Pisania nie było bardzo długo, aż prawie odwykłem.
Albo przywykłem. Do niepisania.
Nie było czasu, bo byłem zajęty przywykaniem.
W sumie duża część dorosłości, tej cebulowatej, to przywykanie.
Ale nie przyszedłem państwu narzekać, na szczęście pojawił się impuls do napisania.
Trzeba się cieszyć nim póki gorący i kuć słowo.
Niepisanie, przywykanie, chorowanie, niefotografowanie (2 miesiące).
A dziś pomyślałem, że może po prostu nauczyłem się żyć z depresją, tak, że ona mi nie przeszkadza.
[Ułożyłem nawet dowcip: Psychiatra spotyka na ulicy swojego wieloletniego pacjenta i pyta: - I co tam u Pana słychać? - A jakoś leci.

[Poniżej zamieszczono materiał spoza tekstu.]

`src/dhkv_pkg.sv`:
```
// Package with shared constants and types of the double-hash key-value table.
package dhkv_pkg;

  localparam int unsigned TableDepth = 2048;
  localparam int unsigned KeyChars   = 7;
  localparam int unsigned KeyW       = 56;
  localparam int unsigned ValW       = 16;
  localparam int unsigned SizeW      = 12;

  localparam logic [1:0] ModeInsert = 2'd0;
  localparam logic [1:0] ModeSearch = 2'd1;
  localparam logic [1:0] ModeDelete = 2'd2;

  localparam logic [2:0] StInserted = 3'd0;
  localparam logic [2:0] StFound    = 3'd1;
  localparam logic [2:0] StNotFound = 3'd2;
  localparam logic [2:0] StDeleted  = 3'd3;
  localparam logic [2:0] StFull     = 3'd4;

  localparam logic [1:0] SlotEmpty   = 2'd0;
  localparam logic [1:0] SlotUsed    = 2'd1;
  localparam logic [1:0] SlotDeleted = 2'd2;

  localparam logic CfgTableSize  = 1'b0;
  localparam logic CfgHashChoice = 1'b1;

  // Result of the hash unit toward the prober.
  typedef struct packed {
    logic [SizeW-1:0] home;
    logic [SizeW-1:0] step;
  } hash_res_t;

endpackage

```
`src/dhkv_hash.sv`:
```
// Sequential home and step hash unit, one key byte per round of shift-subtract reductions.
module dhkv_hash #(
  parameter int unsigned KeyChars = dhkv_pkg::KeyChars
) (
  input  logic                    clk_i,
  input  logic                    rst_ni,
  input  logic                    start_i,
  input  logic [8*KeyChars-1:0]   key_i,
  input  logic [11:0]             n_i,
  input  logic                    choice_i,
  output logic                    done_o,
  output dhkv_pkg::hash_res_t     res_o
);

  localparam int unsigned CntW = $clog2(KeyChars + 1);
  localparam logic [2:0] PhIdle = 3'd0;
  localparam logic [2:0] PhLoad = 3'd1;
  localparam logic [2:0] PhTerm = 3'd2;
  localparam logic [2:0] PhMul  = 3'd3;
  localparam logic [2:0] PhRed  = 3'd4;
  localparam logic [2:0] PhAcc  = 3'd5;
  localparam logic [2:0] PhDone = 3'd6;

  logic [2:0]            ph_q, ph_d;
  logic [CntW-1:0]       idx_q, idx_d;
  logic [3:0]            bit_q, bit_d;
  logic [8*KeyChars-1:0] key_q, key_d;
  logic [11:0]           h_q, h_d, s_q, s_d, g_q, g_d, p_q, p_d;
  logic [23:0]           ra_q, ra_d, rb_q, rb_d, rc_q, rc_d;
  logic [12:0]           acc_c;

  // One restoring step: subtract n shifted left by b when it fits.
  function automatic logic [23:0] red_step(input logic [23:0] v, input logic [11:0] n,
                                           input logic [3:0] b);
    logic [23:0] d;
    d = {12'd0, n} << b;
    return (v >= d) ? v - d : v;
  endfunction

  // Every value reduced here is below n * 2^12, so twelve steps (bit 11 down to 0)
  // leave a residue below n.
  always_comb begin
    ph_d = ph_q; idx_d = idx_q; bit_d = bit_q; key_d = key_q;
    h_d = h_q; s_d = s_q; g_d = g_q; p_d = p_q;
    ra_d = ra_q; rb_d = rb_q; rc_d = rc_q;
    acc_c = '0;
    unique case (ph_q)
      PhIdle: begin
        if (start_i) begin
          key_d = key_i; idx_d = '0; h_d = '0; s_d = '0;
          g_d = choice_i ? ((n_i == 12'd2) ? 12'd0 : 12'd2) : 12'd1;
          p_d = 12'd1;
          ph_d = PhLoad;
        end
      end
      PhLoad: begin
        // (c - 96) mod n is taken as (c + 128 n - 96) mod n, which never goes negative.
        ra_d = {16'd0, key_q[7:0]} + ({12'd0, n_i} << 7) - 24'd96;
        rb_d = {12'd0, s_q} + {16'd0, key_q[7:0]};
        bit_d = 4'd11;
        ph_d = PhTerm;
      end
      PhTerm: begin
        ra_d = red_step(ra_q, n_i, bit_q);
        rb_d = red_step(rb_q, n_i, bit_q);
        bit_d = bit_q - 4'd1;
        if (bit_q == 4'd0) ph_d = PhMul;
      end
      PhMul: begin
        s_d  = rb_q[11:0];
        ra_d = {12'd0, g_q} * {12'd0, ra_q[11:0]};
        rb_d = {12'd0, g_q} * (choice_i ? 24'd883 : 24'd701);
        rc_d = {12'd0, p_q} * 24'd26;
        bit_d = 4'd11;
        ph_d = PhRed;
      end
      PhRed: begin
        ra_d = red_step(ra_q, n_i, bit_q);
        rb_d = red_step(rb_q, n_i, bit_q);
        rc_d = red_step(rc_q, n_i, bit_q);
        bit_d = bit_q - 4'd1;
        if (bit_q == 4'd0) ph_d = PhAcc;
      end
      PhAcc: begin
        acc_c = {1'b0, h_q} + {1'b0, ra_q[11:0]};
        if (acc_c >= {1'b0, n_i}) acc_c = acc_c - {1'b0, n_i};
        if (choice_i) begin
          acc_c = acc_c + {1'b0, p_q};
          if (acc_c >= {1'b0, n_i}) acc_c = acc_c - {1'b0, n_i};
        end
        h_d = acc_c[11:0];
        g_d = rb_q[11:0];
        p_d = rc_q[11:0];
        key_d = key_q >> 8;
        idx_d = idx_q + CntW'(1);
        if (idx_q == CntW'(KeyChars - 1)) ph_d = PhDone;
        else ph_d = PhLoad;
      end
      default: ph_d = PhIdle;
    endcase
  end

  assign done_o = (ph_q == PhDone);
  assign res_o.home = h_q;
  assign res_o.step = s_q;

  always_ff @(posedge clk_i or negedge rst_ni) begin
    if (!rst_ni) begin
      ph_q <= PhIdle;
      idx_q <= '0;
    end else begin
      ph_q <= ph_d;
      idx_q <= idx_d;
    end
  end

  always_ff @(posedge clk_i) begin
    bit_q <= bit_d; key_q <= key_d; h_q <= h_d; s_q <= s_d; g_q <= g_d; p_q <= p_d;
    ra_q <= ra_d; rb_q <= rb_d; rc_q <= rc_d;
  end

endmodule

```
`config.mk`:
```
export PLATFORM = sky130hd
export DESIGN_NAME = dhkv_hash
export DESIGN_NICKNAME = d
export VERILOG_FILES = /design/src/dhkv_pkg.sv /design/src/dhkv_hash.sv
export SDC_FILE = /design/constraint.sdc
export NUM_CORES = 1
export LEC_CHECK = 0
export BUFFER_PORTS_ARGS = -buffer_cell sky130_fd_sc_hd__buf_2
export CORE_MARGIN = 5
export CORE_UTILIZATION = 55
export CTS_CLUSTER_DIAMETER = 40
export CTS_CLUSTER_SIZE = 25
export DETAILED_ROUTE_END_ITERATION = 10
export MAX_ROUTING_LAYER = met4
export PLACE_DENSITY = 0.78
export SLEW_MARGIN = 20
export SYNTH_ARGS = -nofsm -noshare
export SYNTH_HDL_FRONTEND = slang
export SYNTH_SLANG_ARGS = --single-unit
export TNS_END_PERCENT = 10
```
`constraint.sdc`:
```
create_clock -name clk_i -period 17.4 [get_ports clk_i]
set_input_delay 0.87 -clock clk_i [delete_from_list [all_inputs] [get_ports clk_i]]
set_output_delay 0.87 -clock clk_i [all_outputs]
set_load 0.03 [all_outputs]
```
==> results.txt, run 1 <==
DIE AREA - 47600 µm²
Worst Path Required - 17610 ps
Tot GR Track Use - 0.294
io pins - 97
final hold vios - 0
fin crit period - 8490 ps
vias in the first global route - 19700
CTS root buf - clkbuf_16
total gr overflow - 0
Tcrit/Tclk final - 0.488
vias - 19500
Tightest Pin Transition - 1180 ps
CTS tree - yes
CTS Buffer Depth - 2
largest net degree at the start of global routing - 65
H-tree depth - 4
drt pass-1 iters - 5
Synthesized Nets - 3165
unrepaired setup endpoints after global routing - no
CP max stage delay - 760 ps
Final #Nets - 3213
ys flop type - edfxtp_1
Setup Fix Bufs, Post-CTS - 0
clock sinks - 186
initial antenna violation count - 0
PortBufs - 96
DR WL/cell - 20.8 µm
crit end category - register
worst rel slew slack - 0.214
DRT antenna net count - 0
Starting Density - 0.554
Final setup viols - 0
Max Cap Viol - 0
synthesis warning total - 0
placed inst area - 24900 µm²
Clock Pin Slew Worst Setup and Hold Paths - 80 ps
critical path class - register to register
Max FO, Critical Path - 16
design area - 25500 µm²
Syn Area/Cell - 9.16 µm²
Core Area - 43000 µm²
CTS Hold Buffers Added - 0
Post-Route Skew - 14.8 ps
fillers - 3829
RD Place Congestion - 0.972
worst skew pair latency - 470 ps
global-route wire length before repair - 106 mm
Max Slew Vio Count - 0
1st-iter DRT viols - 1621
CP Launch Type - register
Die H - 218 µm
post-cts resize count - 0
Die X - 218 µm
row cnt - 76
synthesis-to-layout area growth - 6.92%
Max stage delay cell, worst path - edfxtp_1
Max Clock Freq - 118 MHz
layout cells sized above 1 - 0.0792
Post-Route WL - 67.5 mm
cell mode on critical path - ha_1
Netlist Area Pre-Place - 23800 µm²
ys async rst share - 0.0323
hold crit path type - primary input to async pin
Seq/Total Area, Yosys - 0.233
Vias/cell - 6.00
Cell variety after synth - 86
CTS buffer count - 17
worst path arrival time - 8700 ps
DRC violations left - 0
Post-synth EDFFs - 180
DP HPWL - 53.7 mm
status - completed
Mapped Cells - 2602
sum of negative setup slack - 0 ps
Seq cells post-synth - 186
## final timing paths
| path | start | end | slack, ps | cells past startpoint |
|---|---|---|---|---|
| min reg2reg | idx_q[0]$_DFFE_PN0P_ | idx_q[0]$_DFFE_PN0P_ | 500 | 1 |
| min in group clk_i | idx_q[0]$_DFFE_PN0P_ | idx_q[0]$_DFFE_PN0P_ | 500 | 1 |
| max reg2reg | ra_q[1]$_DFFE_PP_ | h_q[0]$_SDFFCE_PN0P_ | 8910 | 31 |
| min | rst_ni | idx_q[0]$_DFFE_PN0P_ | 220 | 1 |
| max | ra_q[1]$_DFFE_PP_ | h_q[0]$_SDFFCE_PN0P_ | 8910 | 31 |
| max in group asynchronous | rst_ni | ph_q[2]$_DFFE_PN0P_ | 17010 | 1 |
## critical path, delay by kind of cell, from the launching register on
family          cells  cell delay [ps]
compound gates     11             2810
simple gates       10             1960
fa+ha+maj           5             1660
flops               1              760
mux                 2              610
xor+xnor            2              360
buf+inv             1               50
## sequential cells by signal (all words and copies together), names as in the netlist
| signal | flops |
|---|---|
| key_q | 56 |
| ra_q | 24 |
| rb_q | 24 |
| rc_q | 24 |
| g_q | 12 |
| h_q | 12 |
| p_q | 12 |
| s_q | 12 |
| bit_q | 4 |
| idx_q | 3 |
| ph_q | 3 |
## through the flow
stage / hold WS (ps) / util / cells / setup WS (ps)
2_1_floorplan: 457 / - / 2602 / 10170
3_3_place_gp: 476 / 0.579 / 3216 / 9090
3_5_place_dp: 493 / 0.579 / 3216 / 9000
4_1_cts: 215 / 0.593 / 3248 / 8940
5_1_grt: 221 / 0.593 / 3248 / 8200
6_report: 224 / 0.593 / 3249 / 8910
## cells by family after synthesis
family / count (synthesis) / synth area share
DFF: 186 / 0.233
and+or+nand+nor: 812 / 0.161
adders and majority gates: 491 / 0.319
buffers and inverters: 370 / 0.0589
AOI/OAI and AO/OA: 544 / 0.150
other: 2 / 0.000315
muxes: 38 / 0.0186
xor gates and xnor gates: 159 / 0.0585
## cell usage in the layout, fill, tap and decap left out, types with 23 or more instances in the layout
cell type,Yosys,layout
inv_1,281,281
nand2b_1,26,26
xor2_1,51,51
o21ai_0,120,120
ha_1,296,296
a21oi_1,136,133
a21o_1,56,56
nor2b_1,33,33
fa_1,195,195
mux2i_1,23,23
and3_1,27,27
nand2_1,365,365
and2_1,86,86
o21a_1,24,24
a211oi_1,26,26
nor3_1,38,38
edfxtp_1,180,180
buf_2,0,96
nor2_1,133,132
xnor2_1,108,108
## layout make-up
class,instances,area (µm²),share of cell area
clock inverters,14,139,0.00545
clock buffers,18,429,0.0169
flip-flops and latches,186,5560,0.218
inverters,282,1060,0.0416
well taps,585,732,0.0287
repair buffers,117,638,0.0251
diodes,1,2.50,0.0000983
multi-input cells,2046,16900,0.664
## cell usage after synthesis (38+ instances only)
master    instances  area [µm²]
nand2_1         365        1370
ha_1            296        3700
inv_1           281        1050
fa_1            195        3900
edfxtp_1        180        5410
a21oi_1         136         681
nor2_1          133         499
o21ai_0         120         601
xnor2_1         108         946
and2_1           86         538
clkbuf_1         81         304
a21o_1           56         420
xor2_1           51         447
nor3_1           38         190
## per-layer routing
| metal | vias up | routed length [µm] | GRT usage |
|---|---|---|---|
| li1 | 9104 | - | - |
| met1 | 9503 | 27000 | 0.367 |
| met2 | 758 | 32600 | 0.490 |
| met3 | 144 | 5130 | 0.0362 |
| met4 | 0 | 2830 | 0.115 |
| met5 | - | 0 | - |
Power of run 1 is not shown: default switching activity piles up to over one toggle a cycle in this logic, so the estimate is an artifact.
==> inputs of run 2 (changes only) <==
PLACE_DENSITY = 0.81   (was 0.78)
clock period = 7.7 ns   (was 17.4 ns; I/O delays follow)
==> run 2 against run 1 <==
Against the previous run: via count increased by 1.4%; hold slack got worse by 38 ps; clock-buffer cell count increased by 3; final cell count increased by 1.1%; register-to-register slack got worse by 8600 ps; core utilization increased by 0.98 points; largest cell class unchanged; clock skew increased by 0.54 ps; first-iteration DRC count increased by 3.4%; final area increased by 1.7%; die area unchanged.
==> results.txt, run 2 (same netlist as run 1, synthesis figures left out) <==
Max Slew Vio Count - 0 (unchanged)
critical path class - register to register
hold crit path type - primary input to register
DRT antenna net count - 0 (unchanged)
Vias/cell - 6.03 (+0.36%)
most frequent cells in the layout - nand2_1, ha_1, inv_1, fa_1, edfxtp_1
Max FO, Critical Path - 6 (-10)
RD Place Congestion - 0.975 (+0.30%)
most flop-heavy register - key_q
Hold Path Origin - key_i[4]
drt pass-1 iters - 5 (unchanged)
Top Usage Layer GRT - met2
Max Clock Freq - 135 MHz (+15%)
Clock Pin Slew Worst Setup and Hold Paths - 70 ps (about the same)
CTS Buffer Depth - 2 (unchanged)
Critical R2R Launch - ra_q[1]$_DFFE_PP_
most common cell after layout, fill and taps aside - nand2_1
Core Area - 43000 µm² (unchanged)
cell mode on critical path - ha_1
Tightest Pin Transition - 1110 ps (-72.3 ps)
Tot GR Track Use - 0.297 (+0.00325)
CTS buffer count - 17 (unchanged)
Post-Route Skew - 15.4 ps (+0.538 ps)
io pins - 97 (unchanged)
CTS tree - yes
layout cells sized above 1 - 0.0948 (+0.0156)
Starting Density - 0.554 (unchanged)
status - completed
clock sinks - 186 (unchanged)
sum of negative setup slack - 0 ps (unchanged)
Post-Route WL - 68.6 mm (+1.7%)
fin crit period - 7390 ps (-1100 ps)
GRT met1 Usage - 0.375 (+0.00764)
PortBufs - 96 (unchanged)
global-route wire length before repair - 108 mm (+1.9%)
Max stage delay cell, worst path - or4_1
crit end category - register
row cnt - 76 (unchanged)
worst path arrival time - 7580 ps (-1120 ps)
worst rel slew slack - 0.255 (+0.0404)
Worst Path Required - 7890 ps (-9720 ps)
Final #Nets - 3249 (+1.1%)
Max Cap Viol - 0 (unchanged)
DP HPWL - 54.9 mm (+2.2%)
fillers - 3672 (-4.1%)
initial antenna violation count - 0 (unchanged)
DRC violations left - 0 (unchanged)
total gr overflow - 0 (unchanged)
largest net degree at the start of global routing - 63 (-3.1%)
max reg flops - 56 (unchanged)
crit path from - ra_q[1]$_DFFE_PP_
Die X - 218 µm (unchanged)
synthesis-to-layout area growth - 8.68%
Die H - 218 µm (unchanged)
vias - 19800 (+1.4%)
met3 Use GR - 0.0396 (+0.00346)
H-tree depth - 4 (unchanged)
CP Launch Type - register
worst hold slack - 186 ps (-38.1 ps)
CTS root buf - clkbuf_16
DR WL/cell - 20.9 µm (+0.57%)
met2 usage - 0.491 (+0.000519)
Tcrit/Tclk final - 0.960 (+0.472)
CP max stage delay - 450 ps (-310 ps)
1st-iter DRT viols - 1676 (+3.4%)
final hold vios - 0 (unchanged)
unrepaired setup endpoints after global routing - yes
diode count - 0 (-1)
worst skew pair latency - 470 ps (about the same)
Final setup viols - 0 (unchanged)
vias in the first global route - 20100 (+2.1%)
DIE AREA - 47600 µm² (unchanged)
## run 2: cell count changes in the layout (fill, tap and decap cells not counted), sizes merged
cell	change
diode	-1
buf	+34
mux2i	+1
inv	-1
clkbuf	+3
dlygate4sd3	+1
clkinv	-5
clkinvlp	+1
bufinv	+2
## run 2: critical path: cells and delay by family, from the launching register on
kind / cells / cell delay, ps
and+or+nand+nor: 12 / 1970
AOI/OAI and AO/OA: 10 / 1890
adders and majority gates: 4 / 1250
muxes: 3 / 1010
DFF: 1 / 440
xor gates and xnor gates: 2 / 370
buffers and inverters: 1 / 170
## run 2: timing repair
item                                    in CTS  in global routing
setup buffers                                0                  4
hold endpoints to repair                     6                  0
endpoints found under the setup margin       5                 11
gates resized for setup                      2                 17
pin swaps                                    0                  8
gates cloned                                 0                  1
hold buffers                                 1                  0
## run 2: cell type report
class	instances	area [µm²]	area share
well taps	585	732	0.0283
inverters	282	1060	0.0409
repair buffers	152	916	0.0354
clock buffers	21	460	0.0178
clock inverters	11	159	0.00614
multi-input cells	2047	17000	0.657
flip-flops and latches	186	5560	0.215
## run 2: metrics by stage
| step | worst slack, ps | instances | area (µm²) | utilization |
|---|---|---|---|---|
| final | 308 | 3284 | 25900 | 0.602 |
| after global routing | -43.3 | 3284 | 25900 | 0.602 |
| after CTS | 88.1 | 3279 | 25800 | 0.599 |
| after detailed placement | -24.7 | 3246 | 25100 | 0.584 |
| after global placement | 146 | 3246 | 25100 | 0.584 |
| after floorplan | 466 | 2602 | 23800 | - |
## run 2: per-layer routing
metal,share of wire,routed length [µm]
met4,0.043,2960
met3,0.077,5270
met1,0.40,27600
met2,0.48,32800
met5,0,0
## run 2: path summary, 6_finish.rpt
check / to / slack [ps] / cells after the start
max: h_q[10]$_SDFFCE_PN0P_ / 310 / 32
min in group asynchronous: idx_q[0]$_DFFE_PN0P_ / 330 / 2
min: key_q[4]$_DFFE_PP_ / 190 / 3
max reg2reg: h_q[10]$_SDFFCE_PN0P_ / 310 / 32
min reg2reg: idx_q[2]$_DFFE_PN0P_ / 500 / 1
max in group asynchronous: ph_q[1]$_DFFE_PN0P_ / 7210 / 2
Power of run 2 is left out for the same reason.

Nadal mam depresję, ale już nie przeszkadza mi ona cieszyć się życiem.]
Chyba nawet zanim Tomasz. napisał mi.
A Tomasz napisał mi, że spotkał na przystanku autobusowym w swej rodzinnej miejscowości kolegę z podstawówki i ten kolega wyjął nóż i zaczął podcinać sobie żyły, które już były pokrojone, pod rękawem miał pełno krwi, jak się okazało czekał na karetkę, która miała odwieźć go do szpitala psychiatrycznego.
Ogarniasz to? Zapytał Tomasz. Ogarniać nie ogarniam, ale ja się takim ludziom jakoś bardzo nie dziwię, myślę że ich rozumiem a na pewno rozumiem dlaczego to zrobili/robią/będą robić.
Chociaż pierwsze słowa, którymi Tomaszowi odpisałem brzmiały: "zawsze to jakieś pocieszenie, że my jeszcze tak nie skończyliśmy"
Tak więc to że ciesze się tym, i tamtym, "to jeszcze nic nie znaczy i o niczym nie świadczy".
Pora pogrzebać w mroku, który jest w nas.
Każdego ranka, każdej nocy
Dla męki ktoś na świat przychodzi.
Jedni się rodzą dla radości,
Inni dla nocy i ciemności.
Follow the black rabbit.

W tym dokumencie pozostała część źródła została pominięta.